<file path="src/hdl/mu8_pkg.sv">
// Package for the modified UTF-8 to UTF-16 decoder.
// Holds the sequence phase type, the result record and queue sizing.
// Depends on nothing; every file of the block but mu8_if imports it.
package mu8_pkg;

  localparam int COUNT_WIDTH_DEFAULT = 16;

  // Result queue between the byte classifier and the output stage.
  localparam int Q_DEPTH = 8;
  localparam int Q_AW    = $clog2(Q_DEPTH);

  // The classifier has three result slots per byte: a broken sequence, a
  // fresh or completed character and an end-of-string flush. No byte fills
  // more than two of them, but the queue keeps room for all three.
  localparam int MAX_PUSH = 3;

  typedef enum logic [1:0] {
    PH_IDLE,
    PH_TWO_LEAD,
    PH_THREE_LEAD,
    PH_THREE_MID
  } mu8_phase_t;

  typedef struct packed {
    logic [15:0] code_unit;
    logic [1:0]  bytes_used;
    logic        invalid_seq;
    logic        last_char;
  } mu8_unit_t;

  typedef struct packed {
    logic [1:0]                 n;
    mu8_unit_t [MAX_PUSH-1:0]   unit;
  } mu8_push_t;

endpackage

</file>
<file path="src/hdl/mu8_if.sv">
// Valid/ready channel interfaces of the decoder: byte input and result output.
// Depends on nothing.
interface mu8_in_if;
  logic       valid;
  logic       ready;
  logic [7:0] data_byte;
  logic       end_of_string;

  modport source (output valid, data_byte, end_of_string, input ready);
  modport sink   (input valid, data_byte, end_of_string, output ready);
endinterface

interface mu8_out_if;
  logic        valid;
  logic        ready;
  logic [15:0] code_unit;
  logic [1:0]  bytes_used;
  logic        invalid_seq;
  logic [15:0] char_count;
  logic        last_char;

  modport source (output valid, code_unit, bytes_used, invalid_seq, char_count, last_char,
                  input ready);
  modport sink   (input valid, code_unit, bytes_used, invalid_seq, char_count, last_char,
                  output ready);
endinterface

</file>
<file path="src/hdl/mu8_front.sv">
// Byte classifier: tracks the sequence phase and turns each byte into up to
// two results for the queue. Depends on mu8_pkg and mu8_if.
module mu8_front (
  input  logic              clk,
  input  logic              rst_n,
  mu8_in_if.sink            in_ch,
  input  logic              room,
  output mu8_pkg::mu8_push_t push
);
  import mu8_pkg::*;

  mu8_phase_t phase_r, phase_nxt, phase_mid;
  logic [9:0] pv_r, pv_nxt, pv_mid;

  logic [7:0] c;
  logic       eos, accept, cont, lead2, lead3;

  assign c      = in_ch.data_byte;
  assign eos    = in_ch.end_of_string;
  assign accept = in_ch.valid && room;
  assign cont   = (c[7:6] == 2'b10);
  assign lead2  = (c[7:5] == 3'b110);
  assign lead3  = (c[7:4] == 4'b1110);
  assign in_ch.ready = room;

  // Phase after the byte, before any end-of-string flush.
  always_comb begin
    logic fresh;
    fresh     = 1'b0;
    phase_mid = PH_IDLE;
    pv_mid    = pv_r;
    case (phase_r)
      PH_IDLE: fresh = 1'b1;
      PH_TWO_LEAD: fresh = !cont;
      PH_THREE_LEAD: begin
        if (cont) begin
          phase_mid = PH_THREE_MID;
          pv_mid    = {pv_r[3:0], c[5:0]};
        end else begin
          fresh = 1'b1;
        end
      end
      PH_THREE_MID: fresh = !cont;
      default: fresh = 1'b1;
    endcase
    if (fresh) begin
      if (lead2) begin
        phase_mid = PH_TWO_LEAD;
        pv_mid    = {5'd0, c[4:0]};
      end else if (lead3) begin
        phase_mid = PH_THREE_LEAD;
        pv_mid    = {6'd0, c[3:0]};
      end
    end
  end

  // Next state: a finished string returns everything to rest.
  always_comb begin
    phase_nxt = phase_r;
    pv_nxt    = pv_r;
    if (accept) begin
      if (eos) begin
        phase_nxt = PH_IDLE;
        pv_nxt    = '0;
      end else begin
        phase_nxt = phase_mid;
        pv_nxt    = pv_mid;
      end
    end
  end

  // Outputs: slot 0 is a broken sequence, slot 1 a completed or plain
  // character, slot 2 the flush of a sequence cut off by the string's end.
  always_comb begin
    mu8_unit_t        slot [MAX_PUSH];
    logic [MAX_PUSH-1:0] sv;
    logic [1:0]       n;
    logic             fresh;

    for (int k = 0; k < MAX_PUSH; k++) slot[k] = '0;
    sv    = '0;
    fresh = 1'b0;

    case (phase_r)
      PH_IDLE: fresh = 1'b1;
      PH_TWO_LEAD: begin
        if (cont) begin
          sv[1]   = 1'b1;
          slot[1] = '{code_unit: {5'd0, pv_r[4:0], c[5:0]}, bytes_used: 2'd2,
                      invalid_seq: 1'b0, last_char: 1'b0};
        end else begin
          sv[0]   = 1'b1;
          slot[0] = '{code_unit: 16'd0, bytes_used: 2'd1, invalid_seq: 1'b1,
                      last_char: 1'b0};
          fresh   = 1'b1;
        end
      end
      PH_THREE_LEAD: begin
        if (!cont) begin
          sv[0]   = 1'b1;
          slot[0] = '{code_unit: 16'd0, bytes_used: 2'd1, invalid_seq: 1'b1,
                      last_char: 1'b0};
          fresh   = 1'b1;
        end
      end
      PH_THREE_MID: begin
        if (cont) begin
          sv[1]   = 1'b1;
          slot[1] = '{code_unit: {pv_r, c[5:0]}, bytes_used: 2'd3,
                      invalid_seq: 1'b0, last_char: 1'b0};
        end else begin
          sv[0]   = 1'b1;
          slot[0] = '{code_unit: 16'd0, bytes_used: 2'd2, invalid_seq: 1'b1,
                      last_char: 1'b0};
          fresh   = 1'b1;
        end
      end
      default: fresh = 1'b1;
    endcase

    // A fresh byte that is not a lead byte stands for itself.
    if (fresh && !lead2 && !lead3) begin
      sv[1]   = 1'b1;
      slot[1] = '{code_unit: {8'd0, c}, bytes_used: 2'd1, invalid_seq: 1'b0,
                  last_char: 1'b0};
    end

    if (eos && (phase_mid != PH_IDLE)) begin
      sv[2]   = 1'b1;
      slot[2] = '{code_unit: 16'd0,
                  bytes_used: (phase_mid == PH_THREE_MID) ? 2'd2 : 2'd1,
                  invalid_seq: 1'b1, last_char: 1'b0};
    end

    // The final result of a string carries the last-character mark.
    slot[2].last_char = eos;
    slot[1].last_char = eos && !sv[2];
    slot[0].last_char = eos && !sv[2] && !sv[1];

    push.unit = '0;
    n = 2'd0;
    for (int k = 0; k < MAX_PUSH; k++) begin
      if (sv[k]) begin
        push.unit[n] = slot[k];
        n = n + 2'd1;
      end
    end
    push.n = accept ? n : 2'd0;
  end

  always_ff @(posedge clk) begin
    if (!rst_n) begin
      phase_r <= PH_IDLE;
      pv_r    <= '0;
    end else begin
      phase_r <= phase_nxt;
      pv_r    <= pv_nxt;
    end
  end

endmodule

</file>
<file path="src/hdl/mu8_queue.sv">
// Result queue: takes up to three results a cycle while it has room, gives one a cycle while the output stage is ready.
// Depends on mu8_pkg.
module mu8_queue (
  input  logic                clk,
  input  logic                rst_n,
  input  mu8_pkg::mu8_push_t  push,
  output logic                room,
  output logic                q_valid,
  input  logic                q_ready,
  output mu8_pkg::mu8_unit_t  q_unit
);
  import mu8_pkg::*;

  mu8_unit_t     mem [Q_DEPTH];
  logic [Q_AW-1:0] wr_ptr_r, wr_ptr_nxt, rd_ptr_r, rd_ptr_nxt;
  logic [Q_AW:0]   count_r, count_nxt;
  logic            pop;

  assign q_valid = (count_r != '0);
  assign pop     = q_valid && q_ready;
  assign q_unit  = mem[rd_ptr_r];
  // Room for a worst-case byte is kept before a byte is taken.
  assign room    = (count_r <= (Q_AW+1)'(Q_DEPTH - MAX_PUSH));

  always_comb begin
    wr_ptr_nxt = wr_ptr_r + Q_AW'(push.n);
    rd_ptr_nxt = rd_ptr_r + Q_AW'(pop);
    count_nxt  = count_r + (Q_AW+1)'(push.n) - (Q_AW+1)'(pop);
  end

  always_ff @(posedge clk) begin
    for (int k = 0; k < MAX_PUSH; k++) begin
      if (2'(k) < push.n) mem[wr_ptr_r + Q_AW'(k)] <= push.unit[k];
    end
  end

  always_ff @(posedge clk) begin
    if (!rst_n) begin
      wr_ptr_r <= '0;
      rd_ptr_r <= '0;
      count_r  <= '0;
    end else begin
      wr_ptr_r <= wr_ptr_nxt;
      rd_ptr_r <= rd_ptr_nxt;
      count_r  <= count_nxt;
    end
  end

endmodule

</file>
<file path="src/hdl/mu8_back.sv">
// Output stage: numbers each character and holds it in the output register.
// Depends on mu8_pkg and mu8_if.
module mu8_back #(
  parameter int COUNT_WIDTH = mu8_pkg::COUNT_WIDTH_DEFAULT
) (
  input  logic               clk,
  input  logic               rst_n,
  input  logic               q_valid,
  output logic               q_ready,
  input  mu8_pkg::mu8_unit_t q_unit,
  mu8_out_if.source          out_ch
);
  import mu8_pkg::*;

  localparam logic [COUNT_WIDTH-1:0] COUNT_MAX = {COUNT_WIDTH{1'b1}};

  logic [COUNT_WIDTH-1:0] count_r, count_nxt, count_inc;
  logic [31:0]            count_ext;
  logic                   valid_r, valid_nxt, take;
  mu8_unit_t              unit_r;
  logic [15:0]            shown_r, shown_nxt;

  assign q_ready   = !valid_r || out_ch.ready;
  assign take      = q_valid && q_ready;
  assign count_inc = (count_r == COUNT_MAX) ? count_r : count_r + 1'b1;
  assign count_ext = 32'(count_inc);

  always_comb begin
    valid_nxt = take ? 1'b1 : (valid_r && !out_ch.ready);
    count_nxt = count_r;
    shown_nxt = shown_r;
    if (take) begin
      // The count restarts once the string's final character is out.
      count_nxt = q_unit.last_char ? '0 : count_inc;
      shown_nxt = (count_ext > 32'h0000_FFFF) ? 16'hFFFF : count_ext[15:0];
    end
  end

  always_ff @(posedge clk) begin
    if (take) unit_r <= q_unit;
    shown_r <= shown_nxt;
  end

  always_ff @(posedge clk) begin
    if (!rst_n) begin
      valid_r <= 1'b0;
      count_r <= '0;
    end else begin
      valid_r <= valid_nxt;
      count_r <= count_nxt;
    end
  end

  assign out_ch.valid       = valid_r;
  assign out_ch.code_unit   = unit_r.code_unit;
  assign out_ch.bytes_used  = unit_r.bytes_used;
  assign out_ch.invalid_seq = unit_r.invalid_seq;
  assign out_ch.char_count  = shown_r;
  assign out_ch.last_char   = unit_r.last_char;

endmodule

</file>
<file path="src/hdl/modified_utf8_to_utf16_decoder.sv">
// Top level of the modified UTF-8 to UTF-16 decoder.
// Depends on mu8_pkg, mu8_if, mu8_front, mu8_queue and mu8_back.
//
// The decoder takes one byte per request on in_ch and delivers 16-bit code
// units on out_ch. It accepts a byte in every cycle while its eight-entry
// result queue has room for three more results, and delivers one result per
// cycle from a registered output while out_ch.ready is high, so a stream that
// yields at most one character per byte runs at one byte per clock. A byte that
// breaks a sequence can yield two results, the broken sequence and the byte's
// own character or flush; the single-result output port then sets the rate, and
// in_ch.ready drops once the queue backs up. Two- and three-byte sequences
// are gathered in the classifier's phase register; broken sequences come out
// as code unit 0 with invalid_seq set. The character count is kept in the
// output stage, saturates at 2^COUNT_WIDTH-1 (shown at most as 65535) and
// restarts after the result marked last_char. A result waits in the output
// register for out_ch.ready while new bytes keep entering the queue. Reset
// is synchronous and active low; nothing needs clearing beyond the control
// registers.
module modified_utf8_to_utf16_decoder #(
  parameter int COUNT_WIDTH = mu8_pkg::COUNT_WIDTH_DEFAULT
) (
  input  logic       clk,
  input  logic       rst_n,
  mu8_in_if.sink     in_ch,
  mu8_out_if.source  out_ch
);
  import mu8_pkg::*;

  mu8_push_t push;
  mu8_unit_t q_unit;
  logic      room, q_valid, q_ready;

  // Front: classify each byte and gather multi-byte sequences.
  mu8_front u_front (
    .clk   (clk),
    .rst_n (rst_n),
    .in_ch (in_ch),
    .room  (room),
    .push  (push)
  );

  // Queue: lets the byte side and the result side stall independently.
  mu8_queue u_queue (
    .clk     (clk),
    .rst_n   (rst_n),
    .push    (push),
    .room    (room),
    .q_valid (q_valid),
    .q_ready (q_ready),
    .q_unit  (q_unit)
  );

  // Back: number the characters and drive the output register.
  mu8_back #(
    .COUNT_WIDTH (COUNT_WIDTH)
  ) u_back (
    .clk     (clk),
    .rst_n   (rst_n),
    .q_valid (q_valid),
    .q_ready (q_ready),
    .q_unit  (q_unit),
    .out_ch  (out_ch)
  );

endmodule

</file>
<file path="src/flat_wrapper.sv">
// flat-port wrapper written by rule: the top's interface ports become plain ports
module modified_utf8_to_utf16_decoder_flat import mu8_pkg::*;
#(
  parameter int COUNT_WIDTH = mu8_pkg::COUNT_WIDTH_DEFAULT
)
  (clk, rst_n, in_ch_valid, in_ch_data_byte, in_ch_end_of_string, in_ch_ready, out_ch_valid, out_ch_code_unit, out_ch_bytes_used, out_ch_invalid_seq, out_ch_char_count, out_ch_last_char, out_ch_ready);
  mu8_in_if in_ch_i ();
  mu8_out_if out_ch_i ();
  input  logic clk;
  input  logic rst_n;
  input wire logic [$bits(in_ch_i.valid)-1:0] in_ch_valid;
  input wire logic [$bits(in_ch_i.data_byte)-1:0] in_ch_data_byte;
  input wire logic [$bits(in_ch_i.end_of_string)-1:0] in_ch_end_of_string;
  output wire logic [$bits(in_ch_i.ready)-1:0] in_ch_ready;
  output wire logic [$bits(out_ch_i.valid)-1:0] out_ch_valid;
  output wire logic [$bits(out_ch_i.code_unit)-1:0] out_ch_code_unit;
  output wire logic [$bits(out_ch_i.bytes_used)-1:0] out_ch_bytes_used;
  output wire logic [$bits(out_ch_i.invalid_seq)-1:0] out_ch_invalid_seq;
  output wire logic [$bits(out_ch_i.char_count)-1:0] out_ch_char_count;
  output wire logic [$bits(out_ch_i.last_char)-1:0] out_ch_last_char;
  input wire logic [$bits(out_ch_i.ready)-1:0] out_ch_ready;
  assign in_ch_i.valid = in_ch_valid;
  assign in_ch_i.data_byte = in_ch_data_byte;
  assign in_ch_i.end_of_string = in_ch_end_of_string;
  assign in_ch_ready = in_ch_i.ready;
  assign out_ch_valid = out_ch_i.valid;
  assign out_ch_code_unit = out_ch_i.code_unit;
  assign out_ch_bytes_used = out_ch_i.bytes_used;
  assign out_ch_invalid_seq = out_ch_i.invalid_seq;
  assign out_ch_char_count = out_ch_i.char_count;
  assign out_ch_last_char = out_ch_i.last_char;
  assign out_ch_i.ready = out_ch_ready;
  modified_utf8_to_utf16_decoder #(.COUNT_WIDTH(COUNT_WIDTH)) u_core (.clk(clk), .rst_n(rst_n), .in_ch(in_ch_i), .out_ch(out_ch_i));
endmodule
</file>
<file path="config.mk">
export PLATFORM = sky130hd
export DESIGN_NAME = modified_utf8_to_utf16_decoder_flat
export DESIGN_NICKNAME = d
export VERILOG_FILES = /design/src/hdl/mu8_pkg.sv /design/src/hdl/mu8_if.sv /design/src/hdl/mu8_front.sv /design/src/hdl/mu8_queue.sv /design/src/hdl/mu8_back.sv /design/src/hdl/modified_utf8_to_utf16_decoder.sv /design/src/flat_wrapper.sv
export SDC_FILE = /design/constraint.sdc
export NUM_CORES = 1
export LEC_CHECK = 0
export ABC_CLOCK_PERIOD_IN_PS = 5500
export BUFFER_PORTS_ARGS = -buffer_cell sky130_fd_sc_hd__buf_4
export CORE_MARGIN = 2
export CORE_UTILIZATION = 50
export CTS_CLUSTER_DIAMETER = 120
export DETAILED_ROUTE_END_ITERATION = 6
export PLACE_DENSITY = 0.72
export SYNTH_ARGS = -nofsm -noshare
export SYNTH_HDL_FRONTEND = slang
export SYNTH_SLANG_ARGS = --single-unit
</file>
<file path="constraint.sdc">
create_clock -name clk -period 5.5 [get_ports clk]
set_input_delay 0.275 -clock clk [delete_from_list [all_inputs] [get_ports clk]]
set_output_delay 0.275 -clock clk [all_outputs]
set_load 0.01 [all_outputs]
</file>
; ---- Yosys cells after proc, flatten, opt, wreduce, memory -nomap -nowiden
; Memory sizes are Yosys's and may differ from the RTL's. A register that Yosys moved wholly into a read port is not among the register bits.
; Index checks and enable logic that the tools add are counted.
; Widths: inputs -> output; s select.
[classes]
addsub = 9
order_cmp = 9
n_eq_ne = 8
muxes = 55
n_reduce_logical = 25
[ops]
columns = operator, n
row1 = $bwmux 60, 2
row2 = $mux 20, 6
row3 = $mux 60, 2
row4 = $demux 20 s2, 2
row5 = $pmux 20 s2, 2
row6 = $mux 10, 6
row7 = $mux 16, 2
row8 = $mux 2, 10
row9 = $reduce_or 20->1, 1
row10 = $add 16x1->16 const B, 1
row11 = $eq 16x16->1 const B, 1
row12 = $gt 16x16->1 const B, 1
row13 = $mux 1, 15
row14 = $mux 15, 1
row15 = $logic_and 1x1->1, 10
row16 = $mux 3, 3
row17 = $eq 2x2->1 const B, 4
row18 = $mux 4, 2
row19 = $logic_not 1->1, 7
row20 = $lt 2x3->1 const B, 2
row21 = $add 2x1->2 const B, 2
row22 = $add 4x2->4, 1
row23 = $eq 4x4->1 const B, 1
row24 = $ge 2x1->1 const B, 2
row25 = other kinds (18), 20
[totals]
ff_bits = 75
ramBits = 160
input_bits = 13
out_inout_bits = 38
wordCells = 119
n_memories = 1
[memory_table]
columns = memory, depth, word_bits, rd, rd_ports_with_merged_regs, wr, line_no
row1 = u_core.u_queue.mem, 8, 20, 1, 1, 2, mu8_queue.sv:14  ; mu8_unit_t mem [Q_DEPTH];

; ---- Logic depth before layout (Yosys ltp)
; Gate-level depths: netlist (run 1).
[logic_depth]
depth_word = 18
mapped_depth = 18
ltp_nobuf = 16

; ---- By module
; From an unflattened synthesis (run 1), not the netlist that was laid out.
[hier_totals]
hier_cells = 1606
hier_area_um2 = 15197.1
[by_module_without_submodules]
columns = mod, instances, cells_each, area_per_inst_um2, seq_area_each_um2
row1 = mu8_queue, 1, 1212, 11417.2, 5004.8
row2 = mu8_back, 1, 202, 2379.8, 1421.4
row3 = mu8_front, 1, 192, 1400.1, 240.2

; ---- Worst setup path after synthesis (run 1)
; Ideal clock, no wire load.
[synth_timing]
path_kind = reg2reg
from = register u_core.u_front.phase_r[0]
to = memory u_core.u_queue.mem[3][0] (netlist bit) (enable)
setup_time_ns = 0.454
arrival_time_ns = 4.543
required_ns = 5.046
setup_slack_ns = 0.503
path_stages_with_launch = 11
path_buffers = 2
synth_period_minus_slack_ns = 4.997
path_cell_list = dfxtp_1 -> inv_1 -> ha_1 -> or4_1 -> clkbuf_1 -> o21a_1 -> a21o_1 -> buf_6 -> nand2_1 -> mux4_2 -> o41ai_1
[synth_rtl]
columns = element, line_no
row1 = start: declaration, mu8_front.sv:12  ; mu8_phase_t phase_r, phase_nxt, phase_mid;
row2 = start signal: assignment, mu8_front.sv:156  ; phase_r <= phase_nxt;
row3 = end: declaration, mu8_queue.sv:14

==> summary.md, run 1 <==
| Metric | Value |
|---|---|
| Fill cell total of the finished layout | `1914` |
| Core area | `0.02326 mm²` |
| Starting Density | `50.61%` |
| CTS root buf | `clkbuf_16` |
| Mapped Cells | `896` |
| Post-CTS Setup Bufs | `0` |
| Clock Path Buffers | `3` |
| Seq/Total Area, Yosys | `56.62%` |
| Pins Over Slew Limit | `0` |
| Worst-path maximum fanout | `17` |
| Final WS setup | `1328 ps` |
| DP HPWL | `17020 µm` |
| Max Clk Rate | `239.7 MHz` |
| Outcome | `complete, no violations` |
| DRT Wirelength | `26340 µm` |
| Share of cells above drive strength 1 | `22.01%` |
| Util after Layout | `57.24%` |
| Tcrit/Tclk final | `75.86%` |
| Yosys warning count | `0` |
| DR vias/cell | `5.881` |
| Die height | `157.5 µm` |
| Initial antenna violation count | `0` |
| Vias post-DR | `7539` |
| Ys flop type | `edfxtp_1` |
| Setup violations, final | `0` |
| Clock Skews | `13.97 ps` |
| Area occupied by multi-input gates | `0.004827 mm²` |
| Port bufs | `50` |
| Largest net degree at the start of global routing | `42` |
| Register bit total from synthesis | `235` |
| Fin crit period | `4172 ps` |
| First-pass GRT wire length | `41230 µm` |
| CTS tree | `yes` |
| Setup TNS | `0 ps` |
| Final net count | `982` |
| H-tree levels | `1` |
| Yosys cell types | `69` |
| Total track usage | `21.77%` |
| Synthesis-to-finish area growth | `13.09%` |
| CTS buffer count | `25` |
| GRT Residual Overflow | `0` |
| Worst slew pin tran | `1065 ps` |
| Critical Path, Cell by Cell | `inv_1 -> ha_1 -> nor3_1 -> o21ai_0 -> inv_1 -> ha_1 -> nor2_1 -> nand3_1 -> nand2b_1 -> a32oi_4 -> nand3_1 -> mux2i_1` |
| Die width | `157.5 µm` |
| Top Ports | `51` |
| Rows | `56` |
| WP data required | `5840 ps` |
| Number of global-route vias before repair | `7336` |
| Clk_lat worst skew | `520 ps` |
| Hold Fails Final Rpt | `0` |
| DRT Pass-1 Iters | `5` |
| HP Class | `input pin to flip-flop` |
| GPL Wtd Cong | `0.9682` |
| Diode count | `0` |
| Post-synthesis cell area | `0.01177 mm²` |
| Seq. cell area | `0.006669 mm²` |
| Die area | `0.02479 mm²` |
| Avg Inst Size Synth | `13.14 µm²` |
| PD cells | `403.7 mW/mm²` |
| Synth Net Count | `933` |
| Cts repair resizes | `0` |
| Relative slew slack | `28.97%` |
| CP max stage delay | `850 ps` |
| Setup repair after global routing missed its margin | `false` |
| Worst setup EP type | `flip-flop` |
| Crit path launch type | `flip-flop` |
| Async SR Flop Fraction | `0%` |
| DR iter-0 viols | `566` |
| DR WL/cell | `20.55 µm` |
| Clock sink count | `235` |
| Slowest CP cell | `a32oi_4` |
| Max-cap violations | `0` |
| DRC Markers | `0` |
| Post-route antenna net violation count | `0` |
| Crit path DAT | `4520 ps` |
| WS Path Type | `flip-flop to flip-flop` |
| Leakage | `4.912 nW` |
| Setup WS pre-CTS | `1415 ps` |
| EDFF count, synth | `196` |
| VDD IR max | `0.2923 mV` |
| Reg clk slew, reported paths | `60 ps` |
[final cells by class]
cell class / count / area share [%]
Multi-Input combinational cell: 586 / 36.25
Tap cell: 319 / 2.998
Inverter: 23 / 0.6484
Clock inverter: 19 / 1.099
Sequential cell: 235 / 50.08
Clock buffer: 26 / 4.727
Timing Repair Buffer: 74 / 4.191
[flip-flops by register name (all words and copies together) (netlist names)]
signal and flops:
u_core.u_queue.mem 160, u_core.u_back.count_r 16, u_core.u_back.out_ch.char_count 16, u_core.u_back.out_ch.code_unit 16
u_core.u_front.pv_r 10, u_core.u_queue.count_r 4, u_core.u_queue.rd_ptr_r 3, u_core.u_queue.wr_ptr_r 3
u_core.u_back.out_ch.bytes_used 2, u_core.u_front.phase_r 2, u_core.u_back.out_ch.invalid_seq 1, u_core.u_back.out_ch.last_char 1
u_core.u_back.out_ch.valid 1
[stage by stage]
step / power, mW / instance area [µm²] / hold WS [ps] / cells
after floorplan: 3.326 / 11770 / 436.6 / 896
after global placement: 3.804 / 12530 / 453.9 / 1236
after detailed placement: 3.834 / 12530 / 463.3 / 1236
after CTS: 5.431 / 13320 / 62.02 / 1282
after global routing: 5.643 / 13320 / 69.51 / 1282
final: 5.375 / 13320 / 77.99 / 1282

● ● ● ● ● ● ●

Task to carry out :: Emit an exact copy of the lines spanning the start of the records to the line containing "localparam int Q_AW", inclusive, and no other output.

Result ::
<file path="src/hdl/mu8_pkg.sv">
// Package for the modified UTF-8 to UTF-16 decoder.
// Holds the sequence phase type, the result record and queue sizing.
// Depends on nothing; every file of the block but mu8_if imports it.
package mu8_pkg;

  localparam int COUNT_WIDTH_DEFAULT = 16;

  // Result queue between the byte classifier and the output stage.
  localparam int Q_DEPTH = 8;
  localparam int Q_AW    = $clog2(Q_DEPTH);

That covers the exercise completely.